TASK BRIEF: Look through the lines below for the word "into", and copy every line that has it.

━━━ STORED DATA

$ cat config.mk
export PLATFORM = sky130hd
export DESIGN_NAME = fp_writeback
export DESIGN_NICKNAME = d
export VERILOG_FILES = /design/src/hdl/fp_wb_pkg.sv /design/src/hdl/fp_wb_arbiter.sv /design/src/hdl/fp_normalize.sv /design/src/hdl/fp_round_decision.sv /design/src/hdl/fp_round_stage.sv /design/src/hdl/fp_writeback.sv
export SDC_FILE = /design/constraint.sdc
export NUM_CORES = 1
export LEC_CHECK = 0
export BUFFER_PORTS_ARGS = -buffer_cell sky130_fd_sc_hd__buf_4
export CORE_MARGIN = 3
export CORE_UTILIZATION = 30
export CTS_CLUSTER_SIZE = 14
export DETAILED_ROUTE_END_ITERATION = 10
export GPL_ROUTABILITY_DRIVEN = 0
export PLACE_DENSITY = 0.56
export REMOVE_ABC_BUFFERS = 1
export SLEW_MARGIN = 10
export SYNTH_ARGS = -nofsm -noshare
export SYNTH_HDL_FRONTEND = slang
export SYNTH_HIERARCHICAL = 1
export SYNTH_SLANG_ARGS = --single-unit
$ cat constraint.sdc
create_clock -name clk -period 4.88 [get_ports clk]
set_clock_uncertainty 0.05 [all_clocks]
set_input_delay 0.244 -clock clk [delete_from_list [all_inputs] [get_ports clk]]
set_output_delay 0.244 -clock clk [all_outputs]
set_load 0.005 [all_outputs]
$ cat src/hdl/fp_wb_pkg.sv
// Shared widths, codes and types for the single-precision FPU writeback stage
`default_nettype none

package fp_wb_pkg;

    //////////////////////////////
    // Format widths

    // Single precision layout
    localparam int unsigned FLEN = 32;
    localparam int unsigned EXPO_WIDTH = 8;
    localparam int unsigned FRAC_WIDTH = 23;

    // All-ones exponent, infinity and NaN
    localparam int unsigned EXPO_MAX = 255;

    // Units sharing the one writeback group
    localparam int unsigned NUM_WB_UNITS = 4;

    //////////////////////////////
    // Vector types

    // Sign, exponent, fraction
    typedef logic [FLEN-1:0] fp_word_t;
    typedef logic [EXPO_WIDTH-1:0] expo_t;
    // Fraction, hidden bit not stored
    typedef logic [FRAC_WIDTH-1:0] frac_t;
    // Guard, round, sticky
    typedef logic [2:0] grs_t;
    // Left shift from leading-zero count
    typedef logic [4:0] shift_amt_t;
    typedef logic [2:0] rm_t;
    typedef logic [4:0] fflags_t;
    typedef logic [3:0] id_t;
    typedef logic [$clog2(NUM_WB_UNITS)-1:0] unit_sel_t;

    //////////////////////////////
    // Rounding modes

    // Same encoding as the frm field
    localparam rm_t RM_RNE = 3'd0;
    localparam rm_t RM_RTZ = 3'd1;
    localparam rm_t RM_RDN = 3'd2;
    localparam rm_t RM_RUP = 3'd3;
    localparam rm_t RM_RMM = 3'd4;

    //////////////////////////////
    // Exception flag positions

    // Invalid, div by zero, overflow, underflow, inexact
    localparam int unsigned FLAG_NV = 4;
    localparam int unsigned FLAG_DZ = 3;
    localparam int unsigned FLAG_OF = 2;
    localparam int unsigned FLAG_UF = 1;
    localparam int unsigned FLAG_NX = 0;

endpackage

`default_nettype wire

$ cat src/hdl/fp_wb_arbiter.sv
// Fixed-priority unit select with same-cycle ack and the stage-1 register
`timescale 1ns/1ps
`default_nettype none

module fp_wb_arbiter import fp_wb_pkg::*; (
    input  logic clk,
    input  logic rst,
    // Unit side, one entry per unit
    input  logic [NUM_WB_UNITS-1:0] unit_done,
    input  id_t unit_id [NUM_WB_UNITS],
    input  fp_word_t unit_rd [NUM_WB_UNITS],
    input  rm_t unit_rm [NUM_WB_UNITS],
    input  fflags_t unit_fflags [NUM_WB_UNITS],
    input  shift_amt_t unit_clz [NUM_WB_UNITS],
    input  logic unit_carry [NUM_WB_UNITS],
    input  logic unit_hidden [NUM_WB_UNITS],
    input  logic unit_safe [NUM_WB_UNITS],
    input  grs_t unit_grs [NUM_WB_UNITS],
    output logic [NUM_WB_UNITS-1:0] unit_ack,
    // Stage-1 fields toward normalization
    output logic norm_valid,
    output id_t norm_id,
    output fp_word_t norm_data,
    output rm_t norm_rm,
    output fflags_t norm_fflags,
    output shift_amt_t norm_clz,
    output logic norm_carry,
    output logic norm_hidden,
    output logic norm_safe,
    output grs_t norm_grs
);

    unit_sel_t unit_sel;
    logic any_done;

    //////////////////////////////
    // Priority select

    // Lowest unit index wins
    always_comb begin
        unit_sel = '0;
        for (int i = NUM_WB_UNITS - 1; i >= 0; i--) begin
            if (unit_done[i]) begin
                unit_sel = unit_sel_t'(i);
            end
        end
    end

    assign any_done = |unit_done;

    // One-hot ack, combinational in the done cycle
    always_comb begin
        unit_ack = '0;
        unit_ack[unit_sel] = any_done;
    end

    //////////////////////////////
    // Stage-1 register

    // Valid only control bit here
    always_ff @(posedge clk) begin
        if (rst) begin
            norm_valid <= 1'b0;
        end else begin
            norm_valid <= any_done;
        end
    end

    // Payload of the acked unit
    always_ff @(posedge clk) begin
        norm_id <= unit_id[unit_sel];
        norm_data <= unit_rd[unit_sel];
        norm_rm <= unit_rm[unit_sel];
        norm_fflags <= unit_fflags[unit_sel];
        // Normalization hints
        norm_clz <= unit_clz[unit_sel];
        norm_carry <= unit_carry[unit_sel];
        norm_hidden <= unit_hidden[unit_sel];
        norm_safe <= unit_safe[unit_sel];
        norm_grs <= unit_grs[unit_sel];
    end

endmodule

`default_nettype wire

$ cat src/hdl/fp_normalize.sv
// Normalizes an unrounded result by carry right shift or bounded left shift
`timescale 1ns/1ps
`default_nettype none

module fp_normalize import fp_wb_pkg::*; (
    input  logic sign,
    input  expo_t expo,
    input  frac_t frac,
    input  shift_amt_t clz,
    input  logic hidden,
    input  logic safe,
    input  logic carry,
    input  grs_t grs,
    output logic sign_norm,
    output expo_t expo_norm,
    output frac_t frac_norm,
    output grs_t grs_norm,
    output logic overflow_before_rounding
);

    // Fraction, safe bit, then guard/round/sticky
    logic [FRAC_WIDTH+3:0] frac_string;
    logic [FRAC_WIDTH+3:0] frac_shifted;
    expo_t shift_limit;
    logic limit_hit;
    shift_amt_t shift_amt;
    // One spare bit catches exponent wrap
    logic [EXPO_WIDTH:0] expo_wide;

    //////////////////////////////
    // Left shift bound

    // Never shift past exponent 1
    always_comb begin
        shift_limit = (expo == '0) ? '0 : expo - expo_t'(1);
        limit_hit = expo_t'(clz) > shift_limit;
        // Limit fits, as it is below clz here
        shift_amt = limit_hit ? shift_amt_t'(shift_limit) : clz;
    end

    assign frac_string = {frac, safe, grs};
    // Zero fill from the right
    assign frac_shifted = frac_string << shift_amt;

    //////////////////////////////
    // Select shift direction

    always_comb begin
        if (carry) begin
            // Mantissa grew to 2.x, move right one
            frac_norm = {hidden, frac[FRAC_WIDTH-1:1]};
            grs_norm = {frac[0], grs[2], grs[1] | grs[0]};
            expo_wide = {1'b0, expo} + (EXPO_WIDTH+1)'(1);
        end else begin
            frac_norm = frac_shifted[FRAC_WIDTH+3:4];
            // Guard and round, then the rest folds into sticky
            grs_norm = {frac_shifted[3], frac_shifted[2], |frac_shifted[1:0]};
            // Bounded shift lands in the subnormal range
            if (limit_hit) begin
                expo_wide = '0;
            end else begin
                expo_wide = {1'b0, expo} - (EXPO_WIDTH+1)'(clz);
            end
        end
    end

    assign sign_norm = sign;
    assign expo_norm = expo_wide[EXPO_WIDTH-1:0];
    // Already at infinity exponent before any rounding
    assign overflow_before_rounding = expo_wide >= (EXPO_WIDTH+1)'(EXPO_MAX);

endmodule

`default_nettype wire

$ cat src/hdl/fp_round_decision.sv
// Round-up decision per rounding mode and the result to use on overflow
`timescale 1ns/1ps
`default_nettype none

module fp_round_decision import fp_wb_pkg::*; (
    input  logic sign,
    input  logic lsb,
    input  rm_t rm,
    input  grs_t grs,
    output logic roundup,
    output fp_word_t result_if_overflow
);

    logic inexact;
    logic to_max_finite;

    assign inexact = |grs;

    //////////////////////////////
    // Round-up per mode

    always_comb begin
        case (rm)
            // Ties go to the even neighbour
            RM_RNE: roundup = grs[2] & (grs[1] | grs[0] | lsb);
            RM_RTZ: roundup = 1'b0;
            // Toward minus infinity grows negative magnitudes
            RM_RDN: roundup = sign & inexact;
            RM_RUP: roundup = ~sign & inexact;
            // Ties away from zero
            RM_RMM: roundup = grs[2];
            default: roundup = 1'b0;
        endcase
    end

    //////////////////////////////
    // Overflow value

    // Modes rounding toward zero magnitude clamp to max finite
    assign to_max_finite = (rm == RM_RTZ) |
                           ((rm == RM_RDN) & ~sign) |
                           ((rm == RM_RUP) & sign);

    always_comb begin
        if (to_max_finite) begin
            // Exponent 254, fraction all ones
            result_if_overflow = {sign, expo_t'(EXPO_MAX - 1), {FRAC_WIDTH{1'b1}}};
        end else begin
            result_if_overflow = {sign, expo_t'(EXPO_MAX), {FRAC_WIDTH{1'b0}}};
        end
    end

endmodule

`default_nettype wire

$ cat src/hdl/fp_round_stage.sv
// Stage-2 register, mantissa increment, final flags and the snoop copy
`timescale 1ns/1ps
`default_nettype none

module fp_round_stage import fp_wb_pkg::*; (
    input  logic clk,
    input  logic rst,
    // Normalized packet from stage 1
    input  logic in_valid,
    input  id_t in_id,
    input  logic in_sign,
    input  expo_t in_expo,
    input  frac_t in_frac,
    input  logic in_roundup,
    input  logic in_overflow_before_rounding,
    input  fp_word_t in_result_if_overflow,
    input  fflags_t in_fflags,
    // Register file result
    output logic wb_valid,
    output id_t wb_id,
    output fp_word_t wb_data,
    // Flag CSR update
    output logic flags_valid,
    output id_t flags_id,
    output fflags_t flags,
    // Store forwarding copy
    output logic snoop_valid,
    output id_t snoop_id,
    output fp_word_t snoop_data
);

    // Stage-2 register
    logic s2_valid;
    id_t s2_id;
    logic s2_sign;
    expo_t s2_expo;
    frac_t s2_frac;
    logic s2_roundup;
    logic s2_overflow_before_rounding;
    fp_word_t s2_result_if_overflow;
    fflags_t s2_fflags;

    // Rounding datapath
    logic [FRAC_WIDTH+1:0] mant_sum;
    logic mant_carry;
    frac_t frac_out;
    logic [EXPO_WIDTH:0] expo_sum;
    expo_t expo_out;
    logic overflow;
    logic underflow;
    fflags_t flags_raised;

    //////////////////////////////
    // Stage-2 register

    always_ff @(posedge clk) begin
        if (rst) begin
            s2_valid <= 1'b0;
        end else begin
            s2_valid <= in_valid;
        end
    end

    always_ff @(posedge clk) begin
        s2_id <= in_id;
        s2_sign <= in_sign;
        s2_expo <= in_expo;
        s2_frac <= in_frac;
        s2_roundup <= in_roundup;
        s2_overflow_before_rounding <= in_overflow_before_rounding;
        s2_result_if_overflow <= in_result_if_overflow;
        s2_fflags <= in_fflags;
    end

    //////////////////////////////
    // Increment and renormalize

    // Leading one only for normal numbers
    assign mant_sum = {1'b0, |s2_expo, s2_frac} + (FRAC_WIDTH+2)'(s2_roundup);
    assign mant_carry = mant_sum[FRAC_WIDTH+1];
    // 1.111..1 plus one becomes 10.0, move back right
    assign frac_out = mant_carry ? mant_sum[FRAC_WIDTH:1] : mant_sum[FRAC_WIDTH-1:0];
    assign expo_sum = {1'b0, s2_expo} + (EXPO_WIDTH+1)'(mant_carry);
    assign expo_out = expo_sum[EXPO_WIDTH-1:0];

    // Overflow from rounding or carried in from normalization
    assign overflow = (expo_sum >= (EXPO_WIDTH+1)'(EXPO_MAX)) | s2_overflow_before_rounding;
    // Tiny nonzero result
    assign underflow = (expo_out == '0) & (|frac_out);

    always_comb begin
        flags_raised = '0;
        flags_raised[FLAG_OF] = overflow;
        // Overflow is always inexact
        flags_raised[FLAG_NX] = overflow;
        flags_raised[FLAG_UF] = underflow;
    end

    //////////////////////////////
    // Result outputs

    assign wb_valid = s2_valid;
    assign wb_id = s2_id;
    assign wb_data = overflow ? s2_result_if_overflow : {s2_sign, expo_out, frac_out};

    // Invalid results keep the unit's flags as they are
    assign flags_valid = s2_valid;
    assign flags_id = s2_id;
    assign flags = s2_fflags[FLAG_NV] ? s2_fflags : (s2_fflags | flags_raised);

    //////////////////////////////
    // Snoop register

    // One cycle behind writeback
    always_ff @(posedge clk) begin
        if (rst) begin
            snoop_valid <= 1'b0;
        end else begin
            snoop_valid <= wb_valid;
        end
    end

    always_ff @(posedge clk) begin
        snoop_id <= wb_id;
        snoop_data <= wb_data;
    end

endmodule

`default_nettype wire

$ cat src/hdl/fp_writeback.sv
// FPU writeback top, arbitration into one shared normalize and round pipeline
`timescale 1ns/1ps
`default_nettype none

module fp_writeback import fp_wb_pkg::*; (
    input  logic clk,
    input  logic rst,
    // Execution unit results
    input  logic [NUM_WB_UNITS-1:0] unit_done,
    input  id_t unit_id [NUM_WB_UNITS],
    input  fp_word_t unit_rd [NUM_WB_UNITS],
    input  rm_t unit_rm [NUM_WB_UNITS],
    input  fflags_t unit_fflags [NUM_WB_UNITS],
    input  shift_amt_t unit_clz [NUM_WB_UNITS],
    input  logic unit_carry [NUM_WB_UNITS],
    input  logic unit_hidden [NUM_WB_UNITS],
    input  logic unit_safe [NUM_WB_UNITS],
    input  grs_t unit_grs [NUM_WB_UNITS],
    output logic [NUM_WB_UNITS-1:0] unit_ack,
    // Writeback, flags and snoop
    output logic wb_valid,
    output id_t wb_id,
    output fp_word_t wb_data,
    output logic flags_valid,
    output id_t flags_id,
    output fflags_t flags,
    output logic snoop_valid,
    output id_t snoop_id,
    output fp_word_t snoop_data
);

    // Stage 1
    logic norm_valid;
    id_t norm_id;
    fp_word_t norm_data;
    rm_t norm_rm;
    fflags_t norm_fflags;
    shift_amt_t norm_clz;
    logic norm_carry;
    logic norm_hidden;
    logic norm_safe;
    grs_t norm_grs;

    // Normalized value and round decision
    logic sign_norm;
    expo_t expo_norm;
    frac_t frac_norm;
    grs_t grs_norm;
    logic overflow_before_rounding;
    logic roundup;
    fp_word_t result_if_overflow;
    fflags_t round_fflags;

    //////////////////////////////
    // Arbitration

    fp_wb_arbiter fp_wb_arbiter_inst (
        .clk (clk),
        .rst (rst),
        .unit_done (unit_done),
        .unit_id (unit_id),
        .unit_rd (unit_rd),
        .unit_rm (unit_rm),
        .unit_fflags (unit_fflags),
        .unit_clz (unit_clz),
        .unit_carry (unit_carry),
        .unit_hidden (unit_hidden),
        .unit_safe (unit_safe),
        .unit_grs (unit_grs),
        .unit_ack (unit_ack),
        .norm_valid (norm_valid),
        .norm_id (norm_id),
        .norm_data (norm_data),
        .norm_rm (norm_rm),
        .norm_fflags (norm_fflags),
        .norm_clz (norm_clz),
        .norm_carry (norm_carry),
        .norm_hidden (norm_hidden),
        .norm_safe (norm_safe),
        .norm_grs (norm_grs)
    );

    //////////////////////////////
    // Normalize and decide

    // Unpack sign, exponent, fraction
    fp_normalize fp_normalize_inst (
        .sign (norm_data[FLEN-1]),
        .expo (norm_data[FLEN-2 -: EXPO_WIDTH]),
        .frac (norm_data[FRAC_WIDTH-1:0]),
        .clz (norm_clz),
        .hidden (norm_hidden),
        .safe (norm_safe),
        .carry (norm_carry),
        .grs (norm_grs),
        .sign_norm (sign_norm),
        .expo_norm (expo_norm),
        .frac_norm (frac_norm),
        .grs_norm (grs_norm),
        .overflow_before_rounding (overflow_before_rounding)
    );

    fp_round_decision fp_round_decision_inst (
        .sign (sign_norm),
        .lsb (frac_norm[0]),
        .rm (norm_rm),
        .grs (grs_norm),
        .roundup (roundup),
        .result_if_overflow (result_if_overflow)
    );

    // Lost bits after normalization mean inexact
    assign round_fflags = norm_fflags | (fflags_t'(|grs_norm) << FLAG_NX);

    //////////////////////////////
    // Round and publish

    fp_round_stage fp_round_stage_inst (
        .clk (clk),
        .rst (rst),
        .in_valid (norm_valid),
        .in_id (norm_id),
        .in_sign (sign_norm),
        .in_expo (expo_norm),
        .in_frac (frac_norm),
        .in_roundup (roundup),
        .in_overflow_before_rounding (overflow_before_rounding),
        .in_result_if_overflow (result_if_overflow),
        .in_fflags (round_fflags),
        .wb_valid (wb_valid),
        .wb_id (wb_id),
        .wb_data (wb_data),
        .flags_valid (flags_valid),
        .flags_id (flags_id),
        .flags (flags),
        .snoop_valid (snoop_valid),
        .snoop_id (snoop_id),
        .snoop_data (snoop_data)
    );

endmodule

`default_nettype wire

# After elaboration in Yosys (flattened, before gate mapping)
# Cells that the tools add are included.
totals:
  ff_bits: 169
  inputBits: 226
  out_inout_bits: 88
  wordCells: 108
classes:
  addsub: 5
  magnitude_cmp: 6
  eq_ne: 4
  shifts: 1
  muxes: 44
  n_bitwise: 17
  reduce_logical: 9
op_table:
  columns: ["cell", "n"]
  rows:
  - ["$mux 32", 3]
  - ["$bmux 32 s2", 1]
  - ["$mux 23", 2]
  - ["$mux 5", 6]
  - ["$shl 27x5->27", 1]
  - ["$add 24x1->25", 1]
  - ["$mux 24", 1]
  - ["$reduce_or 23->1", 1]
  - ["$bmux 5 s2", 2]
  - ["$ge 9x8->1 const B", 2]
  - ["$mux 9", 2]
  - ["$logic_not 8->1", 2]
  - ["$mux 3", 5]
  - ["$bmux 3 s2", 2]
  - ["$add 8x1->9", 1]
  - ["$add 8x1->9 const B", 1]
  - ["$sub 8x5->9", 1]
  - ["$bmux 4 s2", 1]
  - ["$gt 5x8->1", 1]
  - ["$mux 2", 4]
  - ["$mux 4", 2]
  - ["$mux 8", 1]
  - ["$reduce_or 8->1", 1]
  - ["$sub 8x1->8 const B", 1]
  - ["22 further kinds", 41]

# Logic depth before layout (Yosys ltp)
# Gate-level depths: netlist (run 1).
logic_depth:
  ltp_word: 11
  depth_mapped: 21
  depth_no_buf: 17

# By module
# Netlist (run 1), hierarchy kept.
by_module_without_submodules:
  columns: ["mod", "instances", "cells_per_inst", "area_each_um2", "seq_area_each_um2"]
  rows:
  - ["fp_round_stage", 1, 362, 3843.7, 2262.2]
  - ["fp_wb_arbiter", 1, 322, 2887.8, 1121.1]
  - ["fp_normalize", 1, 426, 2761.4, 0.0]
  - ["fp_round_decision", 1, 43, 326.6, 0.0]
  - ["fp_writeback", 1, 1, 7.5, 0.0]

# Worst setup path before layout (run 1)
# OpenSTA, ideal clock, no wires.
synth_timing:
  kind: "flip-flop to flip-flop"
  startpoint: "register fp_wb_arbiter_inst.norm_data[23]"
  endpoint: "register fp_round_stage_inst.s2_fflags[0]"
  setup_ns: 0.134
  arrival_time_ns: 4.223
  required_ns: 4.696
  setup_slack_ns: 0.473
  path_stages_with_launch: 21
  path_buffers: 4
  synth_period_minus_slack_ns: 4.407
  cell_sequence: "dfxtp_1 > buf_2 > inv_1 > ha_1 > or4b_1 > o211ai_1 > nand2_1 > inv_1 > ha_1 > and3_1 > and3_1 > a21o_1 > or4_1 > buf_2 > nand2_2 > buf_6 > buf_2 > nand3_1 > and3_1 > a22o_1 > or4_1"
synth_between:
  word_cells_on_any_way: 10
  classes_between: "1 x add/sub; 1 x order compare; 1 x shift; 3 x mux; 1 x bitwise; 3 x reduce/logical"
synth_rtl:
  columns: ["element", "line", "source"]
  rows:
  - ["start, declared", "fp_wb_arbiter.sv:23", "output fp_word_t norm_data,"]
  - ["start signal, assigned", "fp_wb_arbiter.sv:72", "norm_data <= unit_rd[unit_sel];"]
  - ["$sub 8x1->8 / $logic_not 8->1 (equally long branches)", "fp_normalize.sv:35", "shift_limit = (expo == '0) ? '0 : expo - expo_t'(1);"]
  - ["$mux 8 *", "fp_normalize.sv:35", null]
  - ["$gt 5x8->1", "fp_normalize.sv:36", "limit_hit = expo_t'(clz) > shift_limit;"]
  - ["$mux 5 *", "fp_normalize.sv:38", "shift_amt = limit_hit ? shift_amt_t'(shift_limit) : clz;"]
  - ["$shl 27x5->27 *", "fp_normalize.sv:43", "assign frac_shifted = frac_string << shift_amt;"]
  - ["$mux 3 *", "fp_normalize.sv:49", "if (carry) begin"]
  - ["net grs_norm[2]", "fp_writeback.sv:48", "grs_t grs_norm;"]
  - ["$reduce_or 3->1 *", "fp_writeback.sv:113", "assign round_fflags = norm_fflags | (fflags_t'(|grs_norm) << FLAG_NX);"]
  - ["$or 5x1->5 *", "fp_writeback.sv:113", null]
  - ["net round_fflags[0]", "fp_writeback.sv:52", "fflags_t round_fflags;"]
  - ["end signal, assigned", "fp_round_stage.sv:72", "s2_fflags <= in_fflags;"]
  - ["end, declared", "fp_round_stage.sv:41", "fflags_t s2_fflags;"]
# The timed path passes the listed nets; every way through them passes the cells marked *.
# A chain may end at the register's enable or synchronous reset.

# Final worst setup path (run 1)
layout_timing:
  startpoint: "register fp_wb_arbiter_inst.norm_data[23]"
  endpoint: "register fp_round_stage_inst.s2_frac[21]"
layout_between:
  elab_chain_cells: 6
  word_cells_on_any_way: 7
  classes_between: "1 x add/sub; 1 x order compare; 1 x shift; 3 x mux; 1 x reduce/logical"
layout_rtl:
  columns: ["element", "line", "source"]
  rows:
  - ["$sub 8x1->8 / $logic_not 8->1 (equally long branches)", "fp_normalize.sv:35", null]
  - ["$mux 8 *", "fp_normalize.sv:35", null]
  - ["$gt 5x8->1", "fp_normalize.sv:36", null]
  - ["$mux 5 *", "fp_normalize.sv:38", null]
  - ["$shl 27x5->27 *", "fp_normalize.sv:43", null]
  - ["$mux 23 *", "fp_normalize.sv:49", null]
  - ["net frac_norm[21]", "fp_writeback.sv:47", "frac_t frac_norm;"]
  - ["end signal, assigned", "fp_round_stage.sv:68", "s2_frac <= in_frac;"]
  - ["end, declared", "fp_round_stage.sv:37", "frac_t s2_frac;"]
# Marks and branches as above.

━━━━━━

ANSWER SECTION:
            // Guard and round, then the rest folds into sticky
// FPU writeback top, arbitration into one shared normalize and round pipeline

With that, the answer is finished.